● Exercise data:
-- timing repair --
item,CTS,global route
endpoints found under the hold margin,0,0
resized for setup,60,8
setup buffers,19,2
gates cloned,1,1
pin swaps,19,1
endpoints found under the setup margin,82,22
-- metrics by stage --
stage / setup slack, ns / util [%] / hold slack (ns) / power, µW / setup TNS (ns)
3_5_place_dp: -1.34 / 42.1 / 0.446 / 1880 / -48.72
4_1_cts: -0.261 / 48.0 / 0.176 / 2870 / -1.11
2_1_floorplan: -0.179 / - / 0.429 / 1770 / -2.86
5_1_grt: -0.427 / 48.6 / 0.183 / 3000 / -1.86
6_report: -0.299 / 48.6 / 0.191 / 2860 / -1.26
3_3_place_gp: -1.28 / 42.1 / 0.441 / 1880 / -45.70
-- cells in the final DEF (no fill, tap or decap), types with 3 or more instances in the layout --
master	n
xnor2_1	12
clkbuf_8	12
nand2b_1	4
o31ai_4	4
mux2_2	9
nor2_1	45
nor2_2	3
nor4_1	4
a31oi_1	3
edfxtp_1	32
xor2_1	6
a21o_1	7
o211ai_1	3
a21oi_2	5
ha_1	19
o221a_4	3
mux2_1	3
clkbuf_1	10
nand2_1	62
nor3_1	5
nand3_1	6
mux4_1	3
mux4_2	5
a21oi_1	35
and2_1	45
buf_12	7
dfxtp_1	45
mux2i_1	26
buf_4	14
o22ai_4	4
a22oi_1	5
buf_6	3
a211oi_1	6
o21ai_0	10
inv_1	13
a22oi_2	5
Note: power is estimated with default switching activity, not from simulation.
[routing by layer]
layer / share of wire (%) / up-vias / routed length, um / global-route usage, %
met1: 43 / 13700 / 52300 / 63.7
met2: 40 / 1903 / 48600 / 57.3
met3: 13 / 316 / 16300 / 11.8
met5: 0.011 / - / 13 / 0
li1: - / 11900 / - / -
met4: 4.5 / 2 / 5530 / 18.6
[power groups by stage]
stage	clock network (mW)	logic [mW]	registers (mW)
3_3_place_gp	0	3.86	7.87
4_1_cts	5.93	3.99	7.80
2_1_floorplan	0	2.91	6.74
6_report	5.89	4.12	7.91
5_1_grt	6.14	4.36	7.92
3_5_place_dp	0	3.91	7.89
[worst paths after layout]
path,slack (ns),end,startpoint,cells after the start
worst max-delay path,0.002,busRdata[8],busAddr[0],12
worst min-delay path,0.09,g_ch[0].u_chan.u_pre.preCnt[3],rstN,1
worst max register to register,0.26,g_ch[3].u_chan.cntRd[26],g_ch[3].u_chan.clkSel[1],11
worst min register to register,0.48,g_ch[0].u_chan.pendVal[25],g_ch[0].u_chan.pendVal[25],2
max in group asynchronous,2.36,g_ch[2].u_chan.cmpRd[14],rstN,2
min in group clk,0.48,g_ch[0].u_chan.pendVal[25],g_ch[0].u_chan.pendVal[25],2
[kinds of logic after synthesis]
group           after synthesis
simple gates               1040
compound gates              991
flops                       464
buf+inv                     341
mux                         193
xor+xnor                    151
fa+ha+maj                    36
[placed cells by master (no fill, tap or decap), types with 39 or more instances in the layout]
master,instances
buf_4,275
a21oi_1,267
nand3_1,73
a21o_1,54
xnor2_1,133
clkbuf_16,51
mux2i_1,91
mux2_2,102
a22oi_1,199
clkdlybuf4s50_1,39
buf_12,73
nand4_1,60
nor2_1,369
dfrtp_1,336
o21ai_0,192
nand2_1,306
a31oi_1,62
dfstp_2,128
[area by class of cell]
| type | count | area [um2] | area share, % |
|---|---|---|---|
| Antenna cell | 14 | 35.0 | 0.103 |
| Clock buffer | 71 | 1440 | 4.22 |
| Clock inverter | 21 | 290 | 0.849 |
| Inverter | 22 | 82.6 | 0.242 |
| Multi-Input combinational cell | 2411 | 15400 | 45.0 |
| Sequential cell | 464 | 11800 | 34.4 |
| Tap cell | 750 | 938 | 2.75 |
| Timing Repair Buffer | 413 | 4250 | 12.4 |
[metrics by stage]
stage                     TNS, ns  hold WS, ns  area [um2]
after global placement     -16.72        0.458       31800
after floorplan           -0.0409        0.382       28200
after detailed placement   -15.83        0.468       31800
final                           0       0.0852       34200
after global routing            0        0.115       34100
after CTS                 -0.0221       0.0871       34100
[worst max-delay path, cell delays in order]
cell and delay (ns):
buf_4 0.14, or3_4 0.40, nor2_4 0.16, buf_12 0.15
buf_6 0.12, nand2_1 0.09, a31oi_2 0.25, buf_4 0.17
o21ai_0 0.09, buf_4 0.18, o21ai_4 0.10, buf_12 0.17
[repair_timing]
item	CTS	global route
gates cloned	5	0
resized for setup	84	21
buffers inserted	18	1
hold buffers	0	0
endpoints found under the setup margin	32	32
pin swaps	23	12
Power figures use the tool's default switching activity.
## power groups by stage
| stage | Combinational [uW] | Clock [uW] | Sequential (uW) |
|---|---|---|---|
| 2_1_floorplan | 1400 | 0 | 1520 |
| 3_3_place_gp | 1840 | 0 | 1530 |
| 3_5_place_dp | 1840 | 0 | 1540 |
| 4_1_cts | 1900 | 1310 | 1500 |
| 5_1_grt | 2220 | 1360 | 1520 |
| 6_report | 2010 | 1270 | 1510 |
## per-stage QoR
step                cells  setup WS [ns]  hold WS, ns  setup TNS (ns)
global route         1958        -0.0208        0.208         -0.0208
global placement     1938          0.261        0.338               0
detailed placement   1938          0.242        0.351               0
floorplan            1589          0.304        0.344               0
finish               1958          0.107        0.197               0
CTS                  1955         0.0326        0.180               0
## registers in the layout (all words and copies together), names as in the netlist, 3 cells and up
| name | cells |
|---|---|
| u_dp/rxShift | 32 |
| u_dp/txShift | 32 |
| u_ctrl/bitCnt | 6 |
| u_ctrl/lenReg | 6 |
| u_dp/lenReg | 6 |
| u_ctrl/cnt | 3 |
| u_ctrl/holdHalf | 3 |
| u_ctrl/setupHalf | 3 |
$ cat src/rtl/mbm_pkg.sv
package mbm_pkg;
  typedef enum logic [1:0] {
    OP_SET = 2'd0,
    OP_INV = 2'd1,
    OP_CLR = 2'd2,
    OP_TST = 2'd3
  } mbm_op_e;

  typedef enum logic [2:0] {
    ST_IDLE,
    ST_READ,
    ST_WAIT,
    ST_WRITE,
    ST_DONE
  } mbm_state_e;
endpackage

$ cat src/rtl/mbm_addr_gen.sv
module mbm_addr_gen #(
  parameter int AW    = 32,
  parameter int DISPW = 16
) (
  input  logic [AW-1:0]    base_i,
  input  logic [DISPW-1:0] disp_i,
  output logic [AW-1:0]    addr_o
);
  localparam int EXTW = AW - DISPW;

  logic [AW-1:0] disp_ext;

  generate
    if (EXTW > 0) begin : g_ext
      assign disp_ext = {{EXTW{disp_i[DISPW-1]}}, disp_i};
    end else begin : g_trunc
      assign disp_ext = disp_i[AW-1:0];
    end
  endgenerate

  assign addr_o = base_i + disp_ext;
endmodule

$ cat src/rtl/mbm_bit_alu.sv
module mbm_bit_alu
  import mbm_pkg::*;
#(
  parameter int DW = 8,
  localparam int IW = $clog2(DW)
) (
  input  mbm_op_e       op_i,
  input  logic [IW-1:0] idx_i,
  input  logic [DW-1:0] data_i,
  output logic [DW-1:0] data_o,
  output logic          zero_o
);
  logic [DW-1:0] mask;

  assign mask   = DW'(1) << idx_i;
  assign zero_o = ~|(data_i & mask);

  always_comb begin
    unique case (op_i)
      OP_SET:  data_o = data_i | mask;
      OP_INV:  data_o = data_i ^ mask;
      OP_CLR:  data_o = data_i & ~mask;
      default: data_o = data_i;
    endcase
  end
endmodule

● Work request: Restate word for word the entries above from the line with "clkbuf_16,51" through the line with "1840 | 0 | 1530 |", inclusive, leaving out everything else.

● Task result:
clkbuf_16,51
mux2i_1,91
mux2_2,102
a22oi_1,199
clkdlybuf4s50_1,39
buf_12,73
nand4_1,60
nor2_1,369
dfrtp_1,336
o21ai_0,192
nand2_1,306
a31oi_1,62
dfstp_2,128
[area by class of cell]
| type | count | area [um2] | area share, % |
|---|---|---|---|
| Antenna cell | 14 | 35.0 | 0.103 |
| Clock buffer | 71 | 1440 | 4.22 |
| Clock inverter | 21 | 290 | 0.849 |
| Inverter | 22 | 82.6 | 0.242 |
| Multi-Input combinational cell | 2411 | 15400 | 45.0 |
| Sequential cell | 464 | 11800 | 34.4 |
| Tap cell | 750 | 938 | 2.75 |
| Timing Repair Buffer | 413 | 4250 | 12.4 |
[metrics by stage]
stage                     TNS, ns  hold WS, ns  area [um2]
after global placement     -16.72        0.458       31800
after floorplan           -0.0409        0.382       28200
after detailed placement   -15.83        0.468       31800
final                           0       0.0852       34200
after global routing            0        0.115       34100
after CTS                 -0.0221       0.0871       34100
[worst max-delay path, cell delays in order]
cell and delay (ns):
buf_4 0.14, or3_4 0.40, nor2_4 0.16, buf_12 0.15
buf_6 0.12, nand2_1 0.09, a31oi_2 0.25, buf_4 0.17
o21ai_0 0.09, buf_4 0.18, o21ai_4 0.10, buf_12 0.17
[repair_timing]
item	CTS	global route
gates cloned	5	0
resized for setup	84	21
buffers inserted	18	1
hold buffers	0	0
endpoints found under the setup margin	32	32
pin swaps	23	12
Power figures use the tool's default switching activity.
## power groups by stage
| stage | Combinational [uW] | Clock [uW] | Sequential (uW) |
|---|---|---|---|
| 2_1_floorplan | 1400 | 0 | 1520 |
| 3_3_place_gp | 1840 | 0 | 1530 |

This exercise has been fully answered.